Medicine

In the mood for drugs, simply because they're near us?

Americans are popping more pills—many more pills—to improve their moods and deal with the daily stress of life. Thanks largely to general practitioners who now write prescriptions for Prozac and other nerve-soothing drugs at double the rate they did 15 years ago, more than one in 10 people in the United States takes antidepressants. "Americans have a very positive attitude toward these drugs," says Ramin Mojtabai, an associate professor of mental health at the Bloomberg School of Public Health and of psychiatry at the School of Medicine. He has studied the issue since 2008. "They've begun to seek antidepressants out even when they have no psychiatric issues."

Mojtabai, other mental health experts, and the federal government have decided to find out why so many prescriptions for mood-altering drugs are being written, and whether many people are being medicated unnecessarily. Mojtabai's research, published in the August 2011 issue of Health Affairs, has shown that four of every five prescriptions for antidepressants are now written by non-psychiatrists, raising the question of whether medical professionals have been adequately trained to make psychiatric diagnoses and prescribe drugs for them.
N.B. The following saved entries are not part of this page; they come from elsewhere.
`src/rtl/snow64_pipe_stage_if_id_fetch_queue.sv`:
```
// Snow64 IF/ID fetch front end: owns the fetch PC, issues credit-limited icache
// requests and buffers returned words with their PCs for decode.
module snow64_pipe_stage_if_id_fetch_queue #(
    parameter int                    INSTR_WIDTH = 32,
    parameter int                    ADDR_WIDTH  = 64,
    parameter int                    FETCH_DEPTH = 4,
    parameter logic [ADDR_WIDTH-1:0] RESET_PC    = '0,
    parameter int                    PC_STEP     = 4
) (
    input  logic                   clk,
    input  logic                   rst,
    output logic                   icache_req_valid,
    input  logic                   icache_req_ready,
    output logic [ADDR_WIDTH-1:0]  icache_req_addr,
    input  logic                   icache_resp_valid,
    input  logic [INSTR_WIDTH-1:0] icache_resp_instr,
    input  logic                   ex_redirect_valid,
    input  logic [ADDR_WIDTH-1:0]  ex_redirect_pc,
    input  logic                   ctrl_stall,
    output logic                   out_valid,
    input  logic                   out_ready,
    output logic [INSTR_WIDTH-1:0] out_instr,
    output logic [ADDR_WIDTH-1:0]  out_pc,
    output logic                   out_fetch_busy
);

    localparam int CW = $clog2(FETCH_DEPTH + 1);
    localparam int PW = (FETCH_DEPTH > 1) ? $clog2(FETCH_DEPTH) : 1;
    localparam logic [ADDR_WIDTH-1:0] STEP     = ADDR_WIDTH'(PC_STEP);
    localparam logic [CW:0]           DEPTH_X  = (CW + 1)'(FETCH_DEPTH);
    localparam logic [PW-1:0]         LAST_PTR = PW'(FETCH_DEPTH - 1);

    function automatic logic [PW-1:0] ptr_inc(input logic [PW-1:0] p);
        return (p == LAST_PTR) ? '0 : p + PW'(1);
    endfunction

    logic [INSTR_WIDTH-1:0] q_instr [FETCH_DEPTH];
    logic [ADDR_WIDTH-1:0]  q_pc    [FETCH_DEPTH];

    logic [ADDR_WIDTH-1:0] fetch_pc;
    logic [ADDR_WIDTH-1:0] resp_pc;
    logic [CW-1:0]         count;
    logic [CW-1:0]         outstanding;
    logic [CW-1:0]         drop;
    logic [PW-1:0]         rd_ptr;
    logic [PW-1:0]         wr_ptr;

    logic [CW:0]   in_use;
    logic [CW-1:0] outstanding_dec;
    logic          req_ok;
    logic          accept;
    logic          resp;
    logic          push;
    logic          pop;
    logic          head_valid;

    // Credits cover both in-flight requests and buffered words, so the queue never overflows.
    assign in_use          = {1'b0, outstanding} + {1'b0, count};
    assign req_ok          = !rst && !ex_redirect_valid && (in_use < DEPTH_X);
    assign accept          = req_ok && icache_req_ready;
    assign resp            = icache_resp_valid && !rst;
    assign outstanding_dec = outstanding - CW'(resp);
    assign push            = resp && (drop == '0) && !ex_redirect_valid;
    assign head_valid      = (count != '0);
    assign pop             = head_valid && out_ready && !ctrl_stall && !ex_redirect_valid;

    assign icache_req_valid = req_ok;
    assign icache_req_addr  = rst ? '0 : fetch_pc;
    assign out_valid        = !rst && head_valid;
    assign out_instr        = out_valid ? q_instr[rd_ptr] : '0;
    assign out_pc           = out_valid ? q_pc[rd_ptr] : '0;
    assign out_fetch_busy   = !rst && (outstanding != '0);

    always_ff @(posedge clk) begin
        if (rst) begin
            fetch_pc    <= RESET_PC;
            resp_pc     <= RESET_PC;
            count       <= '0;
            outstanding <= '0;
            drop        <= '0;
            rd_ptr      <= '0;
            wr_ptr      <= '0;
        end else begin
            outstanding <= outstanding_dec + CW'(accept);
            if (ex_redirect_valid) begin
                // Everything still in flight after this cycle's response is stale.
                fetch_pc <= ex_redirect_pc;
                resp_pc  <= ex_redirect_pc;
                count    <= '0;
                rd_ptr   <= '0;
                wr_ptr   <= '0;
                drop     <= outstanding_dec;
            end else begin
                if (accept) fetch_pc <= fetch_pc + STEP;
                if (push) begin
                    resp_pc <= resp_pc + STEP;
                    wr_ptr  <= ptr_inc(wr_ptr);
                end
                if (pop) rd_ptr <= ptr_inc(rd_ptr);
                if (resp && (drop != '0)) drop <= drop - CW'(1);
                case ({push, pop})
                    2'b10:   count <= count + CW'(1);
                    2'b01:   count <= count - CW'(1);
                    default: count <= count;
                endcase
            end
        end
    end

    always_ff @(posedge clk) begin
        if (push) begin
            q_instr[wr_ptr] <= icache_resp_instr;
            q_pc[wr_ptr]    <= resp_pc;
        end
    end

endmodule

```
`config.mk`:
```
export PLATFORM = sky130hd
export DESIGN_NAME = snow64_pipe_stage_if_id_fetch_queue
export DESIGN_NICKNAME = d
export VERILOG_FILES = /design/src/rtl/snow64_pipe_stage_if_id_fetch_queue.sv
export SDC_FILE = /design/constraint.sdc
export NUM_CORES = 1
export LEC_CHECK = 0
export CAP_MARGIN = 20
export CORE_MARGIN = 2
export CORE_UTILIZATION = 30
export CTS_BUF_LIST = sky130_fd_sc_hd__clkbuf_4 sky130_fd_sc_hd__clkbuf_8 sky130_fd_sc_hd__clkbuf_16
export DETAILED_ROUTE_END_ITERATION = 8
export GPL_TIMING_DRIVEN = 0
export SLEW_MARGIN = 10
export SYNTH_ARGS = -nofsm -noshare
export SYNTH_HDL_FRONTEND = slang
export SYNTH_SLANG_ARGS = --single-unit
```
`constraint.sdc`:
```
create_clock -name clk -period 4.4 [get_ports clk]
set_input_delay 0.66 -clock clk [delete_from_list [all_inputs] [get_ports clk]]
set_output_delay 0.66 -clock clk [all_outputs]
set_load 0.02 [all_outputs]
```
Yosys cells after proc, flatten, opt, wreduce, memory -nomap -nowiden
Memory sizes are Yosys's and may differ from the RTL's. A register that Yosys moved wholly into a read port is not among the register bits.
Index checks and enable logic that the tools add are counted.
W data, S select, Z words.
{"block": "totals", "mem_bits_rw": 384, "wordCells": 66, "out_inout_bits": 163, "mem_count": 2, "reg_bits": 141}
{"block": "classes", "n_addsub": 10, "mux": 18, "order_cmp": 1, "eq_ne": 4, "n_reduce_logical": 24}
{"name": "q_pc", "depth": 4, "width": 64, "rd": 1, "rd_clocked_by_memory_dff": 1, "write_ports": 1, "line_no": "38", "rtl": "logic [ADDR_WIDTH-1:0] q_pc [FETCH_DEPTH];"}
{"name": "q_instr", "depth": 4, "width": 32, "rd": 1, "rd_clocked_by_memory_dff": 1, "write_ports": 1, "line_no": "37", "rtl": "logic [INSTR_WIDTH-1:0] q_instr [FETCH_DEPTH];"}
{"operator": "$mux W64", "count": 6}
{"operator": "$add A64 B3 Y64 const B", "count": 2}
{"operator": "$mux W32", "count": 1}
{"operator": "$logic_and A1 B1 Y1", "count": 12}
{"operator": "$mux W2", "count": 6}
{"operator": "$reduce_bool A3 Y1", "count": 3}
{"operator": "$reduce_bool A2 Y1", "count": 4}
{"operator": "$eq A2 B2 Y1 const B", "count": 3}
{"operator": "$mux W3", "count": 2}
{"operator": "$pmux W3 S2", "count": 1}
{"operator": "$sub A3 B1 Y3 const B", "count": 2}
{"operator": "$add A2 B1 Y2 const B", "count": 2}
{"operator": "$add A3 B3 Y4", "count": 1}
{"operator": "$lt A4 B3 Y1 const B", "count": 1}
{"operator": "$add A3 B1 Y3", "count": 1}
{"operator": "$add A3 B1 Y3 const B", "count": 1}
{"operator": "$logic_not A1 Y1", "count": 3}
{"operator": "$logic_not A3 Y1", "count": 1}
{"operator": "$sub A3 B1 Y3", "count": 1}
{"operator": "$eq A2 B1 Y1 const B", "count": 1}
{"operator": "$mux W1", "count": 2}
{"operator": "$reduce_or A2 Y1", "count": 1}

Longest topological paths before layout
Gate-level depths: netlist of run 1.
{"block": "depth", "ltp_word": 6, "mapped_depth": 12, "mapped_depth_nobuf": 11}

Least setup slack after synthesis of run 1
Ideal clock, no wire load.
{"block": "synth_path", "kind": "in2reg", "from": "input ex_redirect_valid", "to": "memory q_instr[0][0] (enable)", "required_ns": 3.934, "arrival_ns": 3.954, "path_slack_ns": -0.020, "setup_ns": 0.466, "cell_stages": 6, "n_path_buf": 4, "cell_sequence": "clkbuf_1 > inv_1 > clkbuf_1 > clkbuf_1 > clkbuf_1 > and3_1"}
{"block": "synth_between", "elab_chain_len": 4}
{"element": "start: declaration", "line_no": "17", "rtl": "input logic ex_redirect_valid,"}
{"element": "$logic_not A1 Y1", "line_no": "63", "rtl": "assign push = resp && (drop == '0) && !ex_redirect_valid;"}
{"element": "$logic_and A1 B1 Y1", "line_no": "63"}
{"element": "$mux W1", "line_no": "111", "rtl": "if (push) begin"}
{"element": "$mux W1 (not written as such)", "line_no": "112", "rtl": "q_instr[wr_ptr] <= icache_resp_instr;"}
{"element": "end: declaration", "line_no": "37"}
No other way between the ends.

Worst setup path after layout of run 1
{"block": "layout_path", "from": "input rst", "to": "output icache_req_addr[24]"}
{"block": "layout_between", "elab_chain_len": 1}
{"element": "start: declaration", "line_no": "11", "rtl": "input logic rst,"}
{"element": "$mux W64", "line_no": "68", "rtl": "assign icache_req_addr = rst ? '0 : fetch_pc;"}
{"element": "end: declaration", "line_no": "14", "rtl": "output logic [ADDR_WIDTH-1:0] icache_req_addr,"}
No other way between the ends.

==> results of run 1 <==
worst max-delay path by stage:
stage	slack [ns]	end	startpoint
final	0.18	icache_req_addr[24]	rst
after global placement	-1.43	out_pc[36]	rst
after floorplan	1.05	q_instr[0][0]	ex_redirect_valid
after detailed placement	-0.34	out_pc[36]	rst
after global routing	0.04	out_pc[42]	flip-flop
after CTS	0.02	icache_req_addr[39]	rst
worst min-delay path, stage by stage, from the launching register on:
cell	delay, ns
dfxtp_1	0.30
nand2_1	0.05
a21oi_1	0.05
state kept, by name, indices dropped and copies added (netlist names), named ones only:
name         flops
count            3
drop             3
fetch_pc        64
outstanding      3
q_instr        128
q_pc           256
rd_ptr           2
resp_pc         64
wr_ptr           2
per-layer routing:
layer	routed length [um]	vias to the layer above	share of wire, %
li1	-	7217	-
met3	5630	115	7.6
met4	2490	4	3.4
met2	33400	716	45
met5	17	-	0.023
met1	32300	8054	44
repair_timing:
action                     CTS  global route
hold endpoints to repair     0             0
resized for setup            9             4
setup endpoints to repair   90            30
pin swaps                    0             0
cell families (layout without fill, tap and decap cells):
group	Yosys count	after routing
muxes	103	103
other	0	2
buffers and inverters	151	532
and+or+nand+nor	619	619
xor gates and xnor gates	73	73
AOI/OAI and AO/OA	235	235
adders and majority gates	17	17
DFF	527	527
power by group:
part	switching, mW	internal (mW)	total, mW	leakage (nW)
logic	0.420	0.303	0.723	3.71
clock network	2.02	2.97	4.99	0.974
registers	0.149	5.45	5.60	4.69
total	2.59	8.73	11.3	9.37
area by class of cell:
| class | count | area, um2 |
|---|---|---|
| clock buffers | 70 | 1580 |
| repair buffers | 275 | 2880 |
| flip-flops and latches | 527 | 14400 |
| well taps | 1030 | 1290 |
| diodes | 2 | 5.00 |
| clock inverters | 38 | 389 |
| plain buffers | 106 | 439 |
| inverters | 43 | 161 |
| multi-input cells | 1047 | 8070 |
| fillers | 7195 | 46700 |
cell usage after synthesis (4+ instances only):
| library cell | count |
|---|---|
| and4_1 | 18 |
| xnor2_1 | 46 |
| a211oi_1 | 37 |
| nor2b_1 | 61 |
| o211ai_1 | 5 |
| mux2i_1 | 4 |
| a32oi_1 | 7 |
| buf_2 | 10 |
| or2_2 | 4 |
| mux4_2 | 96 |
| and3_1 | 37 |
| or3_1 | 7 |
| o21ai_0 | 31 |
| inv_1 | 43 |
| a21o_1 | 4 |
| dfxtp_1 | 143 |
| nor4_1 | 28 |
| nand4_1 | 40 |
| nor2_1 | 108 |
| or4_1 | 11 |
| nand3_1 | 41 |
| xor2_1 | 27 |
| o22ai_1 | 5 |
| o21bai_1 | 5 |
| a31oi_1 | 24 |
| nand2_1 | 99 |
| a21boi_0 | 16 |
| buf_1 | 13 |
| and2_1 | 104 |
| edfxtp_1 | 384 |
| a221oi_1 | 7 |
| ha_1 | 16 |
| a22oi_1 | 4 |
| nor3_1 | 35 |
| clkbuf_1 | 83 |
| nor4_2 | 4 |
| a21oi_1 | 70 |
per-stage QoR:
step                cells  hold WS (ns)  setup TNS, ns  total power [mW]  instance area [um2]
detailed placement   3028         0.442          -6.07              6.42                27200
finish               3138         0.450              0              11.3                29200
global route         3137         0.472              0              11.7                29200
CTS                  3134         0.451              0              11.4                29200
floorplan            1725         0.432              0              6.00                23000
global placement     3019         0.439        -445.84              6.39                27000
layout by cell type, fill, tap and decap left out, types with 16 or more instances in the layout:
cell type,netlist,routed
a211oi_1,37,37
a21boi_0,16,16
a21oi_1,70,70
a31oi_1,24,24
and2_1,104,104
and3_1,37,33
and4_1,18,18
clkbuf_1,83,77
clkbuf_16,0,59
clkdlybuf4s50_1,0,264
clkinv_2,0,17
dfxtp_1,143,141
edfxtp_1,384,384
ha_1,16,16
inv_1,43,43
mux4_2,96,96
nand2_1,99,99
nand3_1,41,41
nand4_1,40,40
nor2_1,108,107
nor2b_1,61,61
nor3_1,35,35
nor4_1,28,28
o21ai_0,31,31
xnor2_1,46,46
xor2_1,27,27
==> impl_metrics.py, run 1 <==
metrics = {
    "detailed_routing": {
        "drt_first_pass_iters": 6,
        "vias": 16100,
        "drc": 0,
        "drt_iter0_drc": 1660,
        "wire_per_inst_um": 23.6,
        "drt-total-wl_um": 73900,
        "viasPerCell": 5.13,
        "ant_nets": 0,
    },
    "place": {
        "port_buffers": 264,
        "dpl_worst_slack_ns": -0.338,
        "dp_hpwl_um": 52900,
        "globalplace.congestion": 0.922,
    },
    "critical_path": {
        "path_class": "input pin to primary output",
        "cp_num_buf_inv": 5,
        "end_kind": "primary output",
        "slowest_delay_ns": 0.61,
        "r2r-end": "outstanding[1]",
        "critPathTopFamily": "buffers and inverters",
        "path_max_fanout": 10,
        "crit_chain": "clkdlybuf4s50_1 > clkbuf_1 > clkbuf_2 > clkbuf_1 > nor2b_1 > clkdlybuf4s50_1",
        "r2r_cells": 9,
        "cp.depth": 6,
        "slowest_stage": "clkdlybuf4s50_1",
        "cp.required_ns": 3.74,
        "startpoint_type": "input pin",
        "ff2ff_setup_slack_ns": 0.56,
        "crit_arrival_ns": 3.56,
        "r2r-start": "count[2]",
    },
    "synthesis": {
        "synth_xor_area_share_pct": 2.78,
        "synth_cell_types": 67,
        "synth_compound_area_share_pct": 6.57,
        "muxShareOfSynthArea_pct": 9.71,
        "syn_avg_cell_area_um2": 13.3,
        "synthSimpleGateAreaFrac_pct": 14.9,
        "ys_seq_elements": 527,
        "synth-edff-count": 384,
        "netlist.top_cell.by_area": "edfxtp_1",
        "synthTopCellsByArea": "edfxtp_1 (50%), dfxtp_1 (12%), mux4_2 (9.4%), and2_1 (2.8%), nor2_1 (1.8%)",
        "netlist_area_um2": 23000,
        "ys.flop_type": "edfxtp_1",
        "synth_nets": 1845,
        "synth_top_cell_area_share_pct": 50.1,
        "synth_top_family_by_area": "simple AND/OR/NAND/NOR gates",
        "synthAdderAreaFrac_pct": 0.956,
        "yosysWarningCount": 0,
        "seq_area_frac_synth_pct": 62.5,
        "async_flop_share_pct": 0,
        "synth_cells": 1725,
    },
    "global_routing": {
        "grt_pass1_vias": 15700,
        "antenna_found_initial": 4,
        "grt_overflow_total": 0,
        "grt_use_met3_pct": 3.67,
        "grtUsageMet2_pct": 28.3,
        "use_met1_pct": 25.5,
        "grt_max_degree": 38,
        "track_usage_pct": 18.4,
        "grt_pass1_wl_um": 106000,
        "top_usage_layer": "met2",
    },
    "timing": {
        "drv_slew": 0,
        "grt_setup_unrepaired": "false",
        "period_needed_ns": 4.22,
        "layout_setup_ws_ns": 0.175,
        "max_slew_margin_pct": 31.4,
        "hold_violations": 0,
        "fin_crit_sh_pct": 96.0,
        "fmax_mhz": 237,
        "finClkSkew_ns": 0.0182,
        "finalSetupViolations": 0,
        "tightest_slew_ns": 1.03,
    },
    "die": {
        "fp.coreArea_um2": 75900,
        "die_h_um": 281,
        "io_pins": 266,
        "initial_core_util_pct": 30.3,
        "die-area_um2": 79000,
        "fp.dieW_um": 281,
        "rows": 101,
    },
    "hold_path": {
        "hold_path.class": "flip-flop to flip-flop",
        "hold_path_depth": 2,
        "hold_path_end": "fetch_pc[0]",
        "hold_path_startpoint": "fetch_pc[0]",
    },
    "final_layout": {
        "nets": 2177,
        "area_delta_synth_final_pct": 26.9,
        "layout-drive-gt1-share_pct": 12.2,
        "final_util_pct": 38.5,
    },
    "clock_network": {
        "cts-root-buf": "clkbuf_16",
        "cts_made_buffers": 57,
        "cts_hold_buf": 0,
        "post-cts-setup-buffers": 0,
        "insertion_delay_ns": 0.61,
        "clk_path_buf_depth": 3,
        "cts_num_sinks": 527,
        "cts.reportedPaths.clkPinSlew_ns": 0.06,
        "cts_tree": "done",
        "h-tree-depth": 2,
    },
    "pwr": {
        "vdd_drop_max_mv": 0.237,
        "power_density_nw_per_um2": 387,
        "p_leak_nw": 9.37,
    },
    "run_status": {
        "status": "complete, no violations",
    },
    "job": {
        "cap_viol_max_count": 0,
    },
}
No activity file was read; power rests on OpenSTA's default activity.
==> run 2, diff against run 1 <==
- CTS_BUF_LIST: sky130_fd_sc_hd__clkbuf_4 sky130_fd_sc_hd__clkbuf_8 sky130_fd_sc_hd__clkbuf_16 -> unset
==> run 2 against run 1 <==
  * Power shrank 0.39%
  * Sequential share of layout area is essentially flat
  * Worst setup slack gained 0.010 ns
  * Clock power shrank 0.8%
  * Via count shrank 0.54%
  * Critical path depth is the same
==> impl_metrics.py, run 2 (same netlist as run 1, synthesis figures left out) <==
metrics = {
    "pwr": {
        "finalPower_mw": 11.3,
        "vdd_drop_max_mv": 0.238,
        "p_leak_nw": 9.34,
        "power_density_nw_per_um2": 386,
    },
    "hold_path": {
        "hold_path.class": "flip-flop to flip-flop",
    },
    "timing": {
        "finalSetupViolations": 0,
        "hold_violations": 0,
        "period_needed_ns": 4.21,
        "max_slew_margin_pct": 30.5,
        "fin_crit_sh_pct": 95.8,
        "layout_setup_ws_ns": 0.185,
        "finClkSkew_ns": 0.0194,
        "fmax_mhz": 237,
        "grt_setup_unrepaired": "false",
        "tightest_slew_ns": 1.04,
        "drv_slew": 0,
    },
    "die": {
        "rows": 101,
        "fp.coreArea_um2": 75900,
        "fp.dieW_um": 281,
        "die_h_um": 281,
        "die-area_um2": 79000,
        "initial_core_util_pct": 30.3,
        "io_pins": 266,
    },
    "clock_network": {
        "cts_tree": "done",
        "cts_hold_buf": 0,
        "cts.reportedPaths.clkPinSlew_ns": 0.06,
        "h-tree-depth": 2,
        "clk_path_buf_depth": 3,
        "cts_num_sinks": 527,
        "cts_made_buffers": 57,
        "cts-root-buf": "clkbuf_16",
        "insertion_delay_ns": 0.61,
    },
    "critical_path": {
        "path_max_fanout": 10,
        "crit_arrival_ns": 3.55,
        "slowest_stage": "clkdlybuf4s50_1",
        "end_kind": "primary output",
        "startpoint_type": "input pin",
        "cp.required_ns": 3.74,
        "slowest_delay_ns": 0.60,
        "path_class": "input pin to primary output",
        "crit_chain": "clkdlybuf4s50_1 > clkbuf_1 > clkbuf_2 > clkbuf_1 > nor2b_1 > clkdlybuf4s50_1",
    },
    "detailed_routing": {
        "drt-total-wl_um": 73800,
        "ant_nets": 0,
        "drt_first_pass_iters": 5,
        "vias": 16000,
        "viasPerCell": 5.10,
        "wire_per_inst_um": 23.5,
        "drc": 0,
        "drt_iter0_drc": 1723,
    },
    "global_routing": {
        "track_usage_pct": 18.4,
        "grt_pass1_wl_um": 106000,
        "grt_overflow_total": 0,
        "antenna_found_initial": 4,
        "grt_max_degree": 38,
        "grt_pass1_vias": 15800,
    },
    "run_status": {
        "status": "complete, no violations",
    },
    "place": {
        "dp_hpwl_um": 52900,
        "dpl_worst_slack_ns": -0.338,
        "port_buffers": 264,
        "globalplace.congestion": 0.922,
        "placed_cell_area_um2": 27200,
    },
    "final_layout": {
        "largest_register_ffs": 256,
        "area_delta_synth_final_pct": 26.8,
        "layout_commonest_cell": "edfxtp_1",
        "largestRegisters": "q_pc x256, q_instr x128",
        "final_cell_area_um2": 29200,
        "final_cell_mix": "edfxtp_1 (384), clkdlybuf4s50_1 (264), dfxtp_1 (141)",
        "top_register": "q_pc",
        "layout-drive-gt1-share_pct": 11.8,
        "nets": 2177,
    },
    "job": {
        "cap_viol_max_count": 0,
    },
}
run 2: cell counts in the layout (fill, tap and decap cells not counted):
No cell type changed its count.
run 2: routing by layer:
metal  track usage [%]  vias to the layer above  wire, um
li1                  -                     7210         -
met1              25.5                     7955     32200
met2              28.3                      731     33200
met3              3.70                      119      5780
met4              7.01                        4      2530
met5                 0                        -        17
run 2: critical path, delay by kind of cell:
kind / cells / cell delay (ns)
buf+inv: 5 / 2.63
simple gates: 1 / 0.25
run 2: timing repair:
item                                   CTS  global route
setup buffers                            0             0
setup endpoints to repair               90            30
endpoints found under the hold margin    0             0
resized for setup                        9             4
run 2: metrics by stage:
| stage | hold WS [ns] | setup TNS [ns] | cells | utilization, % |
|---|---|---|---|---|
| 2_1_floorplan | 0.432 | 0 | 1725 | - |
| 3_3_place_gp | 0.439 | -445.84 | 3019 | 35.5 |
| 3_5_place_dp | 0.442 | -6.07 | 3028 | 35.8 |
| 4_1_cts | 0.451 | 0 | 3134 | 38.4 |
| 5_1_grt | 0.472 | 0 | 3137 | 38.4 |
| 6_report | 0.450 | 0 | 3138 | 38.4 |
run 2: area by class of cell:
cell class,count,area [um2]
Fill cell,7199,46800
Clock buffer,70,1560
Tap cell,1030,1290
Buffer,106,439
Multi-Input combinational cell,1047,8070
Clock inverter,38,389
Antenna cell,2,5.00
Inverter,43,161
Timing Repair Buffer,275,2880
Sequential cell,527,14400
Pharmaceutical companies sell more than $10 billion in mood drugs every year in the United States alone. Drug manufacturers spend $100 million-plus per year to persuade doctors and patients that such drugs are safe and effective. Although the drugs may make people feel a bit better about their lives, their necessity is still debatable in many cases, Mojtabai says. "We know that antidepressants help about 50 percent of patients—that is to say they respond to them positively," he says. "But we know that many people respond positively to a placebo as well. How much of what we're seeing is the effect of the antidepressant and how much is the placebo effect?"

Physicians feel comfortable prescribing antidepressants because they cause mild, if any, immediate side effects, and their patients often say they feel better when taking them. But some longer-term problems related to antidepressant use are starting to emerge. For example, early findings hint that women run a greater risk of bearing an autistic child if they take certain types of antidepressants while pregnant. Other new studies have observed a correlation between long-term use of some mood drugs and diabetes. What's more, those who have taken the drugs for a long time and then wean themselves off of them often suffer from a rebound effect—more anxiety and depression.

"People want quick fixes. It's much easier to take a pill than to change your lifestyle. We think we should be happy all the time," Mojtabai says. "People might not be as amenable to working out their problems as they are to taking a pill." Insurance coverage, or a lack of it, could also be an issue. Psychiatric treatment can often be more expensive, and is less often reimbursed by insurance companies, than visiting a general practitioner. Plus, many people still feel stigmatized about seeking psychiatric counseling, Mojtabai adds.

He suggests that health systems and governments offer training to non-psychiatrists on how to spot mental health conditions more precisely. They should also consider adopting screening measures physicians could use to diagnose mood disorders. Mojtabai says that in the United Kingdom, where antidepressant use has plateaued in recent years, screening "may have functioned as a brake on the use of these drugs." He adds that government-run British single-payer health system, which oversees nearly all medical doctors there, makes it easier to reform its overall diagnostic practices.

Performing such a turnaround in the United States may prove much more difficult, he adds. The American Medical Association, which represents psychiatrists as well as other physicians, does not have a policy regarding which type of physician is better equipped to prescribe antidepressants. The AMA also hasn't taken a position on how primary caregivers can best treat people with anxiety and depression. Meanwhile, enticements from drug companies and pressure from patients seeking relief from stress encourage physicians to pull out their Rx pads and write. "This is a trend that shows no signs of slowing down," Mojtabai says.

The irony, he says, is that "almost half of all people with major depression who go to see their doctors are not diagnosed—that's the flip side of this. On the one hand, we have this possibly overtreated group. And on the other, there's a group of people who really needs help and isn't getting it."